[src/hdl/spn_differential_subkey_counter.sv]
// Top level of the SPN differential subkey counter: sequencer, config registers,
// pair tally and output register. Depends on sdsc_pkg, sdsc_eval, sdsc_cnt_mem.
//
//  channel  | direction | beat contents
//  ---------+-----------+-----------------------------------------------------
//  in_      | slave     | ciphertext, paired_ciphertext in tdata; last_pair on tlast
//  out_     | master    | best_key_a, best_key_b, best_count, pairs_used in tdata
//  cfg_     | slave     | register index and write data, always ready
//
// Each pair holds in_tready low after its beat: the 256 candidate counters are read,
// updated and written back one per cycle through the counter memory, followed by a
// drain state and a finish state, so a new pair is accepted only once the previous
// one has finished. A last pair also clears the counters in the same sweep. A
// finished result waits in the output register; the next pair is accepted meanwhile,
// and only a following last pair stalls at its finish state until the result is taken.
// After reset a clearing pass over all 256 counters precedes the first accepted pair.
module spn_differential_subkey_counter #(
  parameter int unsigned COUNT_BITS = 16
) (
  input  logic        clk,
  input  logic        rst_n,
  input  logic        in_tvalid,
  output logic        in_tready,
  input  logic [31:0] in_tdata,   // [15:0] ciphertext, [31:16] paired_ciphertext
  input  logic        in_tlast,   // last_pair
  output logic        out_tvalid,
  input  logic        out_tready,
  output logic [39:0] out_tdata,  // [3:0] best_key_a, [7:4] best_key_b,
                                  // [23:8] best_count, [39:24] pairs_used
  input  logic        cfg_valid,
  output logic        cfg_ready,
  input  logic [1:0]  cfg_index,
  input  logic [3:0]  cfg_data
);

  localparam int unsigned WB = (COUNT_BITS > 16) ? COUNT_BITS : 16;

  typedef enum logic [2:0] {
    ST_CLR,
    ST_IDLE,
    ST_SWEEP,
    ST_DRAIN,
    ST_DONE
  } state_t;

  state_t                state_r;
  logic [7:0]            addr_r;
  logic [7:0]            addr_d_r;
  logic                  vld_d_r;
  logic                  last_r;
  sdsc_pkg::pair_nib_t   nib_r;
  logic [1:0]            sel_a_r;
  logic [1:0]            sel_b_r;
  sdsc_pkg::target_t     tgt_r;
  logic [15:0]           tally_r;
  logic [COUNT_BITS-1:0] best_val_r;
  logic [7:0]            best_idx_r;
  logic                  out_tvalid_r;
  logic [39:0]           out_tdata_r;

  logic                  in_acc;
  logic                  out_free;
  logic                  mem_we;
  logic [7:0]            mem_waddr;
  logic [COUNT_BITS-1:0] mem_wdata;
  logic [COUNT_BITS-1:0] mem_rdata;
  logic [COUNT_BITS-1:0] count_upd;
  logic                  better;
  logic [WB-1:0]         best_ext;
  logic [15:0]           best_sat;
  logic [15:0]           ct0;
  logic [15:0]           ct1;

  assign in_tready  = (state_r == ST_IDLE);
  assign in_acc     = in_tvalid && in_tready;
  assign cfg_ready  = 1'b1;
  assign out_tvalid = out_tvalid_r;
  assign out_tdata  = out_tdata_r;
  assign out_free   = !out_tvalid_r || out_tready;
  assign ct0        = in_tdata[15:0];
  assign ct1        = in_tdata[31:16];

  assign best_ext = WB'(best_val_r);
  assign best_sat = (best_ext > WB'(17'h0FFFF)) ? 16'hFFFF : best_ext[15:0];

  // Clearing pass writes zeros; a sweep writes back one stage behind the read.
  always_comb begin
    mem_we    = 1'b0;
    mem_waddr = addr_d_r;
    mem_wdata = '0;
    if (state_r == ST_CLR) begin
      mem_we    = 1'b1;
      mem_waddr = addr_r;
    end else if (vld_d_r) begin
      mem_we    = 1'b1;
      mem_wdata = last_r ? '0 : count_upd;
    end
  end

  sdsc_cnt_mem #(.COUNT_BITS(COUNT_BITS)) u_mem (
    .clk   (clk),
    .we    (mem_we),
    .waddr (mem_waddr),
    .wdata (mem_wdata),
    .raddr (addr_r),
    .rdata (mem_rdata)
  );

  sdsc_eval #(.COUNT_BITS(COUNT_BITS)) u_eval (
    .cand      (addr_d_r),
    .nib       (nib_r),
    .tgt       (tgt_r),
    .count     (mem_rdata),
    .best_val  (best_val_r),
    .count_upd (count_upd),
    .better    (better)
  );

  always_ff @(posedge clk) begin
    if (!rst_n) begin
      state_r      <= ST_CLR;
      addr_r       <= '0;
      vld_d_r      <= 1'b0;
      tally_r      <= '0;
      out_tvalid_r <= 1'b0;
      sel_a_r      <= sdsc_pkg::NIBBLE_SEL_A_RST;
      sel_b_r      <= sdsc_pkg::NIBBLE_SEL_B_RST;
      tgt_r.tda    <= sdsc_pkg::TARGET_DIFF_RST;
      tgt_r.tdb    <= sdsc_pkg::TARGET_DIFF_RST;
    end else begin
      if (cfg_valid && cfg_ready) begin
        case (cfg_index)
          sdsc_pkg::REG_NIBBLE_SEL_A:  sel_a_r   <= cfg_data[1:0];
          sdsc_pkg::REG_NIBBLE_SEL_B:  sel_b_r   <= cfg_data[1:0];
          sdsc_pkg::REG_TARGET_DIFF_A: tgt_r.tda <= cfg_data;
          sdsc_pkg::REG_TARGET_DIFF_B: tgt_r.tdb <= cfg_data;
          default: ;
        endcase
      end

      // load a new result beat, else drop the one just taken
      if ((state_r == ST_DONE) && last_r && out_free) begin
        out_tvalid_r <= 1'b1;
      end else if (out_tvalid_r && out_tready) begin
        out_tvalid_r <= 1'b0;
      end

      addr_d_r <= addr_r;
      vld_d_r  <= (state_r == ST_SWEEP);

      if (vld_d_r && better) begin
        best_val_r <= count_upd;
        best_idx_r <= addr_d_r;
      end

      case (state_r)
        ST_CLR: begin
          addr_r <= addr_r + 8'd1;
          if (addr_r == 8'hFF) begin
            state_r <= ST_IDLE;
          end
        end
        ST_IDLE: begin
          if (in_acc) begin
            nib_r.ya <= sdsc_pkg::nib_get(ct0, sel_a_r);
            nib_r.yb <= sdsc_pkg::nib_get(ct0, sel_b_r);
            nib_r.za <= sdsc_pkg::nib_get(ct1, sel_a_r);
            nib_r.zb <= sdsc_pkg::nib_get(ct1, sel_b_r);
            last_r   <= in_tlast;
            if (tally_r != 16'hFFFF) begin
              tally_r <= tally_r + 16'd1;
            end
            addr_r  <= '0;
            state_r <= ST_SWEEP;
          end
        end
        ST_SWEEP: begin
          addr_r <= addr_r + 8'd1;
          if (addr_r == 8'hFF) begin
            state_r <= ST_DRAIN;
          end
        end
        ST_DRAIN: begin
          state_r <= ST_DONE;
        end
        ST_DONE: begin
          if (!last_r) begin
            state_r <= ST_IDLE;
          end else if (out_free) begin
            out_tdata_r  <= {tally_r, best_sat, best_idx_r[3:0], best_idx_r[7:4]};
            tally_r      <= '0;
            state_r      <= ST_IDLE;
          end
        end
        default: begin
          state_r <= ST_IDLE;
        end
      endcase
    end
  end

endmodule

▶ HOW TO COMPLETE THIS TASK:
Scan the entries above for the word "back", then copy every line in which it occurs.

▶ RESPONSE AREA:
// updated and written back one per cycle through the counter memory, followed by a
  // Clearing pass writes zeros; a sweep writes back one stage behind the read.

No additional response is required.